- [Work instructions]
In the data that follows, find the line with "export CORE_MARGIN = 2"; transcribe it, every later line up to the one with "create_clock -name clock", and that line as well, exactly and with no others.

- [Listed entries]
## src/rtl/clk_div_tick.sv

```systemverilog
// Programmable clock divider producing a glitch-free divided clock and a period-start tick.
// Optional period counter output is enabled by defining CLK_DIV_PERIOD_CNT_EN.
module clk_div_tick #(
  parameter int CNT_W       = 8,
  parameter int DEFAULT_DIV = 2
) (
  input  logic             clk,
  input  logic             rst,
  input  logic             en,
  input  logic             div_valid,
  input  logic [CNT_W-1:0] div_val,
  output logic             div_ready,
  output logic             clk_out,
  output logic             tick
`ifdef CLK_DIV_PERIOD_CNT_EN
  ,
  output logic [15:0]      period_cnt
`endif
);

  logic [CNT_W-1:0] cnt;
  logic [CNT_W-1:0] div_reg;
  logic             pend;
  logic [CNT_W-1:0] pend_val;

  logic             wrap;
  logic             accept;
  logic [CNT_W-1:0] cnt_inc;
  logic [CNT_W-1:0] fall_point;
  logic [CNT_W-1:0] coerced_val;

  // Every offer is accepted; the ratio only lands in div_reg at a period boundary.
  assign div_ready = 1'b1;
  assign accept    = div_valid && div_ready;

  always_comb begin
    wrap        = (cnt == (div_reg - CNT_W'(1)));
    cnt_inc     = cnt + CNT_W'(1);
    fall_point  = div_reg - (div_reg >> 1);
    coerced_val = (div_val < CNT_W'(2)) ? CNT_W'(2) : div_val;
  end

  always_ff @(posedge clk) begin
    if (rst) begin
      cnt      <= '0;
      div_reg  <= CNT_W'(DEFAULT_DIV);
      pend     <= 1'b0;
      pend_val <= '0;
      clk_out  <= 1'b0;
      tick     <= 1'b0;
    end else begin
      if (en) begin
        if (wrap) begin
          cnt     <= '0;
          tick    <= 1'b1;
          clk_out <= 1'b1;
          if (pend) begin
            div_reg <= pend_val;
          end
        end else begin
          cnt  <= cnt_inc;
          tick <= 1'b0;
          if (cnt_inc == fall_point) begin
            clk_out <= 1'b0;
          end
        end
      end else begin
        tick <= 1'b0;
      end

      // A load arriving on the wrap edge stays pending for the following boundary.
      if (accept) begin
        pend     <= 1'b1;
        pend_val <= coerced_val;
      end else if (en && wrap && pend) begin
        pend <= 1'b0;
      end
    end
  end

`ifdef CLK_DIV_PERIOD_CNT_EN
  always_ff @(posedge clk) begin
    if (rst) begin
      period_cnt <= '0;
    end else if (en && wrap) begin
      period_cnt <= period_cnt + 16'd1;
    end
  end
`endif

endmodule
```
<file path="config.mk">
export PLATFORM = sky130hd
export DESIGN_NAME = dual_lane_deserialiser
export DESIGN_NICKNAME = d
export VERILOG_FILES = /design/src/rtl/dual_lane_deserialiser.sv
export SDC_FILE = /design/constraint.sdc
export NUM_CORES = 1
export LEC_CHECK = 0
export CORE_ASPECT_RATIO = 0.5
export CORE_MARGIN = 2
export CORE_UTILIZATION = 54
export DETAILED_ROUTE_END_ITERATION = 10
export GPL_TIMING_DRIVEN = 0
export PLACE_DENSITY = 0.8
export SETUP_SLACK_MARGIN = 0.02
export SYNTH_ARGS = -nofsm -noshare
export SYNTH_HDL_FRONTEND = slang
export SYNTH_SLANG_ARGS = --single-unit
</file>
<file path="constraint.sdc">
create_clock -name clock -period 3.1 [get_ports clock]
set_clock_uncertainty 0.1 [all_clocks]
set_input_delay 0.93 -clock clock [delete_from_list [all_inputs] [get_ports clock]]
set_output_delay 0.93 -clock clock [all_outputs]
set_load 0.01 [all_outputs]
</file>
<file path="src/rtl/dual_lane_deserialiser.sv">
// Two-lane serial-to-parallel receiver: frames MSB-first words on lanes A and B,
// hands pairs downstream over valid/ready and polices the down/up counter sequences.
module dual_lane_deserialiser #(
    parameter int WIDTH = 8,
    parameter int ERR_W = 8
) (
    input  logic             clock,
    input  logic             reset,
    input  logic             frame,
    input  logic             in_a,
    input  logic             in_b,
    output logic [WIDTH-1:0] word_a,
    output logic [WIDTH-1:0] word_b,
    output logic             word_valid,
    input  logic             word_ready,
    output logic             seq_err,
    output logic             frame_err,
    output logic [ERR_W-1:0] seq_cnt,
    output logic [ERR_W-1:0] frm_cnt,
    output logic             overflow
);

    localparam int CNT_W = $clog2(WIDTH);
    localparam logic [CNT_W-1:0] LAST_BIT = CNT_W'(WIDTH - 1);

    typedef enum logic [0:0] {
        HUNT  = 1'b0,
        SHIFT = 1'b1
    } state_t;

    state_t           state_q, state_d;
    logic [CNT_W-1:0] bit_cnt_q, bit_cnt_d;
    logic [WIDTH-1:0] sh_a_q, sh_a_d, sh_b_q, sh_b_d;
    logic [WIDTH-1:0] word_a_q, word_a_d, word_b_q, word_b_d;
    logic [WIDTH-1:0] prev_a_q, prev_a_d, prev_b_q, prev_b_d;
    logic             have_prev_q, have_prev_d;
    logic             word_valid_q, word_valid_d;
    logic             seq_err_q, seq_err_d;
    logic             frame_err_q, frame_err_d;
    logic [ERR_W-1:0] seq_cnt_q, seq_cnt_d, frm_cnt_q, frm_cnt_d;
    logic             overflow_q, overflow_d;

    logic [WIDTH-1:0] full_a_s, full_b_s;
    logic             load_s, shift_s, complete_s, clear_prev_s, capture_s, drop_s;

    // Lane A counts down, lane B counts up; both wrap modulo 2^WIDTH.
    function automatic logic seq_break(input logic [WIDTH-1:0] a, input logic [WIDTH-1:0] b,
                                       input logic [WIDTH-1:0] pa, input logic [WIDTH-1:0] pb);
        logic [WIDTH-1:0] exp_a;
        logic [WIDTH-1:0] exp_b;
        exp_a = pa - WIDTH'(1);
        exp_b = pb + WIDTH'(1);
        return (a != exp_a) || (b != exp_b);
    endfunction

    // Framing FSM, word capture, sequence check and error accounting.
    always_comb begin
        state_d      = state_q;
        bit_cnt_d    = bit_cnt_q;
        load_s       = 1'b0;
        shift_s      = 1'b0;
        complete_s   = 1'b0;
        clear_prev_s = 1'b0;
        frame_err_d  = 1'b0;
        full_a_s     = {sh_a_q[WIDTH-2:0], in_a};
        full_b_s     = {sh_b_q[WIDTH-2:0], in_b};

        case (state_q)
            HUNT: begin
                if (frame) begin
                    load_s = 1'b1;
                end else begin
                    load_s = 1'b0;
                end
            end
            SHIFT: begin
                if (bit_cnt_q == CNT_W'(0)) begin
                    if (frame) begin
                        load_s = 1'b1;
                    end else begin
                        state_d      = HUNT;
                        clear_prev_s = 1'b1;
                    end
                end else if (frame) begin
                    frame_err_d  = 1'b1;
                    clear_prev_s = 1'b1;
                    load_s       = 1'b1;
                end else begin
                    shift_s = 1'b1;
                    if (bit_cnt_q == LAST_BIT) begin
                        bit_cnt_d  = CNT_W'(0);
                        complete_s = 1'b1;
                    end else begin
                        bit_cnt_d = bit_cnt_q + CNT_W'(1);
                    end
                end
            end
            default: begin
                state_d      = HUNT;
                bit_cnt_d    = CNT_W'(0);
                clear_prev_s = 1'b1;
            end
        endcase

        if (load_s) begin
            state_d   = SHIFT;
            bit_cnt_d = CNT_W'(1);
        end else begin
            bit_cnt_d = bit_cnt_d;
        end

        sh_a_d = load_s ? {{(WIDTH-1){1'b0}}, in_a} : (shift_s ? full_a_s : sh_a_q);
        sh_b_d = load_s ? {{(WIDTH-1){1'b0}}, in_b} : (shift_s ? full_b_s : sh_b_q);

        // A handshake in the completion cycle frees the holding register.
        capture_s = complete_s & (~word_valid_q | word_ready);
        drop_s    = complete_s & ~capture_s;

        word_a_d     = capture_s ? full_a_s : word_a_q;
        word_b_d     = capture_s ? full_b_s : word_b_q;
        word_valid_d = capture_s | (word_valid_q & ~word_ready);
        seq_err_d    = capture_s & have_prev_q & seq_break(full_a_s, full_b_s, prev_a_q, prev_b_q);
        prev_a_d     = capture_s ? full_a_s : prev_a_q;
        prev_b_d     = capture_s ? full_b_s : prev_b_q;
        have_prev_d  = capture_s ? 1'b1 : (clear_prev_s ? 1'b0 : have_prev_q);
        overflow_d   = overflow_q | drop_s;

        seq_cnt_d = (seq_err_d && (seq_cnt_q != {ERR_W{1'b1}})) ? seq_cnt_q + ERR_W'(1) : seq_cnt_q;
        frm_cnt_d = (frame_err_d && (frm_cnt_q != {ERR_W{1'b1}})) ? frm_cnt_q + ERR_W'(1) : frm_cnt_q;
    end

    // State register with synchronous reset.
    always_ff @(posedge clock) begin
        if (reset) begin
            state_q      <= HUNT;
            bit_cnt_q    <= CNT_W'(0);
            sh_a_q       <= {WIDTH{1'b0}};
            sh_b_q       <= {WIDTH{1'b0}};
            word_a_q     <= {WIDTH{1'b0}};
            word_b_q     <= {WIDTH{1'b0}};
            prev_a_q     <= {WIDTH{1'b0}};
            prev_b_q     <= {WIDTH{1'b0}};
            have_prev_q  <= 1'b0;
            word_valid_q <= 1'b0;
            seq_err_q    <= 1'b0;
            frame_err_q  <= 1'b0;
            seq_cnt_q    <= {ERR_W{1'b0}};
            frm_cnt_q    <= {ERR_W{1'b0}};
            overflow_q   <= 1'b0;
        end else begin
            state_q      <= state_d;
            bit_cnt_q    <= bit_cnt_d;
            sh_a_q       <= sh_a_d;
            sh_b_q       <= sh_b_d;
            word_a_q     <= word_a_d;
            word_b_q     <= word_b_d;
            prev_a_q     <= prev_a_d;
            prev_b_q     <= prev_b_d;
            have_prev_q  <= have_prev_d;
            word_valid_q <= word_valid_d;
            seq_err_q    <= seq_err_d;
            frame_err_q  <= frame_err_d;
            seq_cnt_q    <= seq_cnt_d;
            frm_cnt_q    <= frm_cnt_d;
            overflow_q   <= overflow_d;
        end
    end

    assign word_a     = word_a_q;
    assign word_b     = word_b_q;
    assign word_valid = word_valid_q;
    assign seq_err    = seq_err_q;
    assign frame_err  = frame_err_q;
    assign seq_cnt    = seq_cnt_q;
    assign frm_cnt    = frm_cnt_q;
    assign overflow   = overflow_q;

endmodule

</file>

- [Reply to the task]
export CORE_MARGIN = 2
export CORE_UTILIZATION = 54
export DETAILED_ROUTE_END_ITERATION = 10
export GPL_TIMING_DRIVEN = 0
export PLACE_DENSITY = 0.8
export SETUP_SLACK_MARGIN = 0.02
export SYNTH_ARGS = -nofsm -noshare
export SYNTH_HDL_FRONTEND = slang
export SYNTH_SLANG_ARGS = --single-unit
</file>
<file path="constraint.sdc">
create_clock -name clock -period 3.1 [get_ports clock]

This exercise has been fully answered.